Os desafios são crescentes, portanto. Assim mesmo, o Grupo Hoteleiro tem mantido uma performance consideravelmente acima do competitive set, tem sido ágil em adaptar-se a todas estas camadas cumulativas de desafios e ainda assim entregar valor aos acionistas e demais stakeholders, não somente em termos nominais, mas também em termos reais. Tudo fruto do esforço coletivo, focalização, resiliência e determinação das nossas Equipas.

Porque conseguimos gerar valor suficiente para não termos que desacelerar projetos conexos, estamos agora a comercializar dois prédios com luxury residencial real estate na zona posh da cidade, terminados recentemente.

Estamos também na fase inicial de construção do novo Espinas Amiran, um hotel de luxo com 600 quartos, parte dum mixed-use real estate development complex, noutra das zonas nobres da metrópole Teerão (cidade com mais de 15 milhões de habitantes).

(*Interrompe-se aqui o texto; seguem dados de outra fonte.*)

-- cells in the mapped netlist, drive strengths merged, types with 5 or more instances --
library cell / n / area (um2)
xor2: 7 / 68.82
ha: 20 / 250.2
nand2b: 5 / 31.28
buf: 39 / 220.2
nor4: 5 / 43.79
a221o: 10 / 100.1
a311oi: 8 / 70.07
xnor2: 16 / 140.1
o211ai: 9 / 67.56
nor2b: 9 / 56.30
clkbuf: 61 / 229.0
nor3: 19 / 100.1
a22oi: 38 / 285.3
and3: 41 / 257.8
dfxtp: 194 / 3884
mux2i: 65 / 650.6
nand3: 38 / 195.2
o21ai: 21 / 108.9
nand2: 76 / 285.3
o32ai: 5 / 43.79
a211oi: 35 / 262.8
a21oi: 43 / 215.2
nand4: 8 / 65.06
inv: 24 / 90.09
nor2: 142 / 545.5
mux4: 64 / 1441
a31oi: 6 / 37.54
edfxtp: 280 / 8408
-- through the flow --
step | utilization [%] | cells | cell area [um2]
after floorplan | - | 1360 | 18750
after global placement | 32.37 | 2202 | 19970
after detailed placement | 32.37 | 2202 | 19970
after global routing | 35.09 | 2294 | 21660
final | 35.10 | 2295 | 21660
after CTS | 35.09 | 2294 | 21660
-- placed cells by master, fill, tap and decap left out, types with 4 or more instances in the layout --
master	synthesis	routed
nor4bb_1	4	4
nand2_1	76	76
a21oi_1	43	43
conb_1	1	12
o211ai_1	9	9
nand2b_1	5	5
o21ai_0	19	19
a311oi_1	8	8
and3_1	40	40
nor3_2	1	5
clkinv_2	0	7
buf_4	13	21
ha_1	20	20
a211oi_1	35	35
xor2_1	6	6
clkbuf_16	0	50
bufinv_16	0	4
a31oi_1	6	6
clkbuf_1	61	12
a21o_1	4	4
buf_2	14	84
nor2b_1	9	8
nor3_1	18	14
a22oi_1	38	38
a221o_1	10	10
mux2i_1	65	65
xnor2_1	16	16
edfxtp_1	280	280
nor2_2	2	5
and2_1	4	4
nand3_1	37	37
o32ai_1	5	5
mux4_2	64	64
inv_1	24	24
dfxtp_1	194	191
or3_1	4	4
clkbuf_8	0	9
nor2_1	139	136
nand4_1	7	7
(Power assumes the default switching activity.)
## src/hw/cdral_regs.vh

```
`ifndef CDRAL_REGS_VH
`define CDRAL_REGS_VH

// ----------------------------------------------------------------
// Register offsets
// ----------------------------------------------------------------
`define CDRAL_ADDR_EDGE_BW      8'h10
`define CDRAL_ADDR_OFFS_SLEW    8'h13
`define CDRAL_ADDR_SPHASE       8'h14
`define CDRAL_ADDR_THRESH       8'h15
`define CDRAL_ADDR_FACTORY      8'h73

// ----------------------------------------------------------------
// Reset values
// ----------------------------------------------------------------
`define CDRAL_RST_EDGE_BW       8'h04
`define CDRAL_RST_OFFS_SLEW     8'h12
`define CDRAL_RST_SPHASE        8'h00
`define CDRAL_RST_THRESH        8'h40

// ----------------------------------------------------------------
// Field positions
// ----------------------------------------------------------------
`define CDRAL_BW_MSB            2
`define CDRAL_BW_LSB            0
`define CDRAL_EDGE_MSB          4
`define CDRAL_EDGE_LSB          3
`define CDRAL_SLEW_MSB          1
`define CDRAL_SLEW_LSB          0
`define CDRAL_ADAPT_BIT         4
`define CDRAL_SPH_MSB           3
`define CDRAL_SPH_LSB           0
`define CDRAL_EXT_BIT           7
`define CDRAL_SLICE_MSB         6
`define CDRAL_SLICE_LSB         0

// ----------------------------------------------------------------
// Field encodings
// ----------------------------------------------------------------
`define CDRAL_EDGE_RISE         2'h1
`define CDRAL_EDGE_FALL         2'h2
`define CDRAL_SLICE_OFF_CODE    7'h00
`define CDRAL_SLICE_MID_CODE    7'h40
`define CDRAL_BW_OPEN           3'h0

// ----------------------------------------------------------------
// Frequency windows in ppm
// ----------------------------------------------------------------
`define CDRAL_UNLOCK_PPM        16'h03E8
`define CDRAL_LOCK_PPM          16'h00FA
`define CDRAL_NEAR_PPM          16'h1F40

`endif

```

## src/hw/cdral_acq_ctrl.v

```verilog
`timescale 1ns/1ps
`include "cdral_regs.vh"

module cdral_acq_ctrl #(
  parameter DCO_W  = 12,
  parameter DIV_W  = 4,
  parameter STEP_W = 4
) (
  input  wire             sys_clk_in,
  input  wire             nrst_in,
  input  wire             ce_in,
  input  wire [7:0]       reg_addr_in,
  input  wire [7:0]       reg_wdata_in,
  input  wire             reg_wr_in,
  input  wire             reg_rd_in,
  output reg  [7:0]       reg_rdata_out,
  input  wire [6:0]       factory_offset_in,
  input  wire             freq_valid_in,
  input  wire signed [15:0] freq_diff_ppm_in,
  input  wire             rate_fast_in,
  output reg              loss_of_lock_out,
  output reg              fll_en_out,
  output reg              pll_dll_en_out,
  output reg  [DCO_W-1:0] digital_oscillator_out,
  output reg  [DIV_W-1:0] div_exp_out,
  output reg              slice_en_out,
  output reg              slice_coarse_out,
  output reg  [6:0]       slice_level_out,
  output reg              adaptive_offset_en_out,
  output reg              edge_rise_only_out,
  output reg              edge_fall_only_out,
  output reg  [1:0]       dll_slew_out,
  output reg  [2:0]       dll_track_quarter_ui_out,
  output reg  [3:0]       sample_phase_out,
  output reg  [2:0]       jitter_transfer_bandwidth_out,
  output reg              loop_open_out
);

  // ----------------------------------------------------------------
  // State encoding
  // ----------------------------------------------------------------
  localparam [2:0] ST_START  = 3'h1;
  localparam [2:0] ST_SEARCH = 3'h2;
  localparam [2:0] ST_TRACK  = 3'h4;

  localparam [STEP_W-1:0] STEP_MAX = {STEP_W{1'b1}};
  localparam [DIV_W-1:0]  DIV_MAX  = {DIV_W{1'b1}};
  localparam [DCO_W-1:0]  DCO_TOP  = {DCO_W{1'b1}};

  // Magnitude of a signed ppm error, used by every window comparison.
  function [15:0] abs_ppm;
    input signed [15:0] v;
    begin
      abs_ppm = v[15] ? (~v + 16'h0001) : v;
    end
  endfunction

  // Oscillator increment for a step exponent, saturating at the top.
  // A step wider than the oscillator word would shift out to zero, so it
  // saturates as well; otherwise the first coarse steps would do nothing.
  function [DCO_W-1:0] dco_add;
    input [DCO_W-1:0]  cur;
    input [STEP_W-1:0] sexp;
    reg   [DCO_W:0]    sum;
    begin
      sum = {1'b0, cur} + ({{DCO_W{1'b0}}, 1'b1} << sexp);
      dco_add = (sum[DCO_W] || (sexp >= DCO_W)) ? DCO_TOP : sum[DCO_W-1:0];
    end
  endfunction

  // Oscillator back-off by one step; wraps rather than saturating at zero.
  function [DCO_W-1:0] dco_sub;
    input [DCO_W-1:0]  cur;
    input [STEP_W-1:0] sexp;
    reg   [DCO_W:0]    inc;
    begin
      inc     = {{DCO_W{1'b0}}, 1'b1} << sexp;
      dco_sub = cur - inc[DCO_W-1:0];
    end
  endfunction

  // ----------------------------------------------------------------
  // Configuration registers
  // ----------------------------------------------------------------
  reg [7:0] edge_bw_reg;
  reg [7:0] offs_slew_reg;
  reg [7:0] sphase_reg;
  reg [7:0] thresh_reg;

  wire wr_w;
  assign wr_w = ce_in & reg_wr_in;

  // Writes land at once and steer the loop on the next edge.
  always @(posedge sys_clk_in or negedge nrst_in) begin
    if (!nrst_in) begin
      edge_bw_reg   <= `CDRAL_RST_EDGE_BW;
      offs_slew_reg <= `CDRAL_RST_OFFS_SLEW;
      sphase_reg    <= `CDRAL_RST_SPHASE;
      thresh_reg    <= `CDRAL_RST_THRESH;
    end else if (wr_w) begin
      case (reg_addr_in)
        `CDRAL_ADDR_EDGE_BW:   edge_bw_reg   <= reg_wdata_in;
        `CDRAL_ADDR_OFFS_SLEW: offs_slew_reg <= reg_wdata_in;
        `CDRAL_ADDR_SPHASE:    sphase_reg    <= reg_wdata_in;
        `CDRAL_ADDR_THRESH:    thresh_reg    <= reg_wdata_in;
        default: begin
        end
      endcase
    end
  end

  // ----------------------------------------------------------------
  // Read path
  // ----------------------------------------------------------------
  // Unmapped offsets read zero. The factory offset has no write path.
  reg [7:0] rdata_next;
  always @* begin
    case (reg_addr_in)
      `CDRAL_ADDR_EDGE_BW:   rdata_next = edge_bw_reg;
      `CDRAL_ADDR_OFFS_SLEW: rdata_next = offs_slew_reg;
      `CDRAL_ADDR_SPHASE:    rdata_next = sphase_reg;
      `CDRAL_ADDR_THRESH:    rdata_next = thresh_reg;
      `CDRAL_ADDR_FACTORY:   rdata_next = {1'b0, factory_offset_in};
      default:               rdata_next = 8'h00;
    endcase
  end

  always @(posedge sys_clk_in or negedge nrst_in) begin
    if (!nrst_in) begin
      reg_rdata_out <= 8'h00;
    end else if (ce_in && reg_rd_in) begin
      reg_rdata_out <= rdata_next;
    end
  end

  // ----------------------------------------------------------------
  // Threshold offset decode
  // ----------------------------------------------------------------
  wire       slice_en_w;
  wire       slice_coarse_w;
  wire [6:0] slice_level_w;

  cdral_slice_map u_slice (
    .thresh_in        (thresh_reg),
    .slice_en_out     (slice_en_w),
    .slice_coarse_out (slice_coarse_w),
    .slice_level_out  (slice_level_w)
  );

  // ----------------------------------------------------------------
  // Loop settings
  // ----------------------------------------------------------------
  wire [1:0] edge_w;
  wire [1:0] slew_w;
  wire [2:0] bw_w;
  assign edge_w = edge_bw_reg[`CDRAL_EDGE_MSB:`CDRAL_EDGE_LSB];
  assign slew_w = offs_slew_reg[`CDRAL_SLEW_MSB:`CDRAL_SLEW_LSB];
  assign bw_w   = edge_bw_reg[`CDRAL_BW_MSB:`CDRAL_BW_LSB];

  always @(posedge sys_clk_in or negedge nrst_in) begin
    if (!nrst_in) begin
      slice_en_out                  <= 1'b1;
      slice_coarse_out              <= 1'b0;
      slice_level_out               <= 7'h00;
      adaptive_offset_en_out        <= 1'b1;
      edge_rise_only_out            <= 1'b0;
      edge_fall_only_out            <= 1'b0;
      dll_slew_out                  <= 2'h2;
      dll_track_quarter_ui_out      <= 3'h3;
      sample_phase_out              <= 4'h0;
      jitter_transfer_bandwidth_out <= 3'h4;
      loop_open_out                 <= 1'b0;
    end else if (ce_in) begin
      slice_en_out     <= slice_en_w;
      slice_coarse_out <= slice_coarse_w;
      slice_level_out  <= slice_level_w;
      // Manual offset only holds once software clears this enable.
      adaptive_offset_en_out <= offs_slew_reg[`CDRAL_ADAPT_BIT];
      edge_rise_only_out <= (edge_w == `CDRAL_EDGE_RISE);
      edge_fall_only_out <= (edge_w == `CDRAL_EDGE_FALL);
      dll_slew_out       <= slew_w;
      // Tracking amplitude expressed in quarters of a unit interval.
      dll_track_quarter_ui_out <= {1'b0, slew_w} + 3'h1;
      // Below the fast-rate range the phase shift is held at centre.
      sample_phase_out <= rate_fast_in ?
        sphase_reg[`CDRAL_SPH_MSB:`CDRAL_SPH_LSB] : 4'h0;
      jitter_transfer_bandwidth_out <= bw_w;
      // A zero field is flagged rather than fixed; the loop really opens.
      loop_open_out <= (bw_w == `CDRAL_BW_OPEN);
    end
  end

  // ----------------------------------------------------------------
  // Frequency acquisition
  // ----------------------------------------------------------------
  reg [2:0]        state_reg;
  reg [2:0]        state_next;
  reg [STEP_W-1:0] step_reg;
  reg [STEP_W-1:0] step_next;
  reg              moved_reg;
  reg              moved_next;
  reg [DCO_W-1:0]  dco_next;
  reg [DIV_W-1:0]  div_next;
  reg              lol_next;

  wire [15:0] err_w;
  wire        samp_fast_w;
  assign err_w       = abs_ppm(freq_diff_ppm_in);
  assign samp_fast_w = ~freq_diff_ppm_in[15];

  always @* begin
    state_next = state_reg;
    step_next  = step_reg;
    moved_next = moved_reg;
    dco_next   = digital_oscillator_out;
    div_next   = div_exp_out;
    lol_next   = loss_of_lock_out;
    case (state_reg)
      ST_START: begin
        dco_next   = {DCO_W{1'b0}};
        div_next   = {DIV_W{1'b0}};
        step_next  = STEP_MAX;
        moved_next = 1'b0;
        lol_next   = 1'b1;
        state_next = ST_SEARCH;
      end
      ST_SEARCH: begin
        if (freq_valid_in) begin
          if (err_w <= `CDRAL_LOCK_PPM) begin
            lol_next   = 1'b0;
            state_next = ST_TRACK;
          end else if (samp_fast_w && !moved_reg) begin
            // Still at the bottom of the octave: drop an octave.
            if (div_exp_out != DIV_MAX) begin
              div_next = div_exp_out + {{(DIV_W-1){1'b0}}, 1'b1};
            end
          end else if (samp_fast_w) begin
            // Overshoot after stepping up: back off and refine.
            dco_next = dco_sub(digital_oscillator_out, step_reg);
            if (step_reg != {STEP_W{1'b0}}) begin
              step_next = step_reg - {{(STEP_W-1){1'b0}}, 1'b1};
            end
          end else begin
            dco_next   = dco_add(digital_oscillator_out, step_reg);
            moved_next = 1'b1;
            // Close to the data rate the steps get smaller.
            if (err_w < `CDRAL_NEAR_PPM && step_reg != {STEP_W{1'b0}}) begin
              step_next = step_reg - {{(STEP_W-1){1'b0}}, 1'b1};
            end
          end
        end
      end
      ST_TRACK: begin
        if (freq_valid_in && err_w > `CDRAL_UNLOCK_PPM) begin
          lol_next   = 1'b1;
          state_next = ST_START;
        end
      end
      default: begin
        state_next = ST_START;
      end
    endcase
  end

  // The frequency loop runs only while the search is open.
  always @(posedge sys_clk_in or negedge nrst_in) begin
    if (!nrst_in) begin
      state_reg              <= ST_START;
      step_reg               <= STEP_MAX;
      moved_reg              <= 1'b0;
      digital_oscillator_out <= {DCO_W{1'b0}};
      div_exp_out            <= {DIV_W{1'b0}};
      loss_of_lock_out       <= 1'b1;
      fll_en_out             <= 1'b1;
      pll_dll_en_out         <= 1'b0;
    end else if (ce_in) begin
      state_reg              <= state_next;
      step_reg               <= step_next;
      moved_reg              <= moved_next;
      digital_oscillator_out <= dco_next;
      div_exp_out            <= div_next;
      loss_of_lock_out       <= lol_next;
      fll_en_out             <= lol_next;
      pll_dll_en_out         <= ~lol_next;
    end
  end

endmodule // cdral_acq_ctrl

```

## src/hw/cdral_slice_map.v

```verilog
`timescale 1ns/1ps
`include "cdral_regs.vh"

// ----------------------------------------------------------------
// Threshold offset decode
// ----------------------------------------------------------------
// Turns the threshold register into an enable, a step-size select and a
// signed level around mid code. Purely combinational; the caller registers.
module cdral_slice_map (
  input  wire [7:0] thresh_in,
  output wire       slice_en_out,
  output wire       slice_coarse_out,
  output wire [6:0] slice_level_out
);
  wire       ext_w;
  wire [6:0] code_w;

  assign ext_w  = thresh_in[`CDRAL_EXT_BIT];
  assign code_w = thresh_in[`CDRAL_SLICE_MSB:`CDRAL_SLICE_LSB];

  // Extended mode uses 1.6 mV per code instead of 0.24 mV.
  assign slice_coarse_out = ext_w;
  // Code 128 in extended mode switches the offset off.
  assign slice_en_out = ~(ext_w & (code_w == `CDRAL_SLICE_OFF_CODE));
  // 129 is the negative end, 192 zero, 255 the positive end.
  assign slice_level_out = code_w - `CDRAL_SLICE_MID_CODE;
endmodule // cdral_slice_map

```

Além do exposto, estamos a iniciar uma colaboração com a University of Tehran (a maior e prestigiada do Irão), no sentido de lançar a maior e melhor Tourism & Hotel Management School do país.

Estes projetos, assim como a gestão de empresa de software e a otimização permanente das operações e rendibilidades dos hotéis já em atividade, são o principal desafio. Em conjunto com Acionistas e Equipas, estes desafios são sempre encarados de forma focalizada e apaixonada.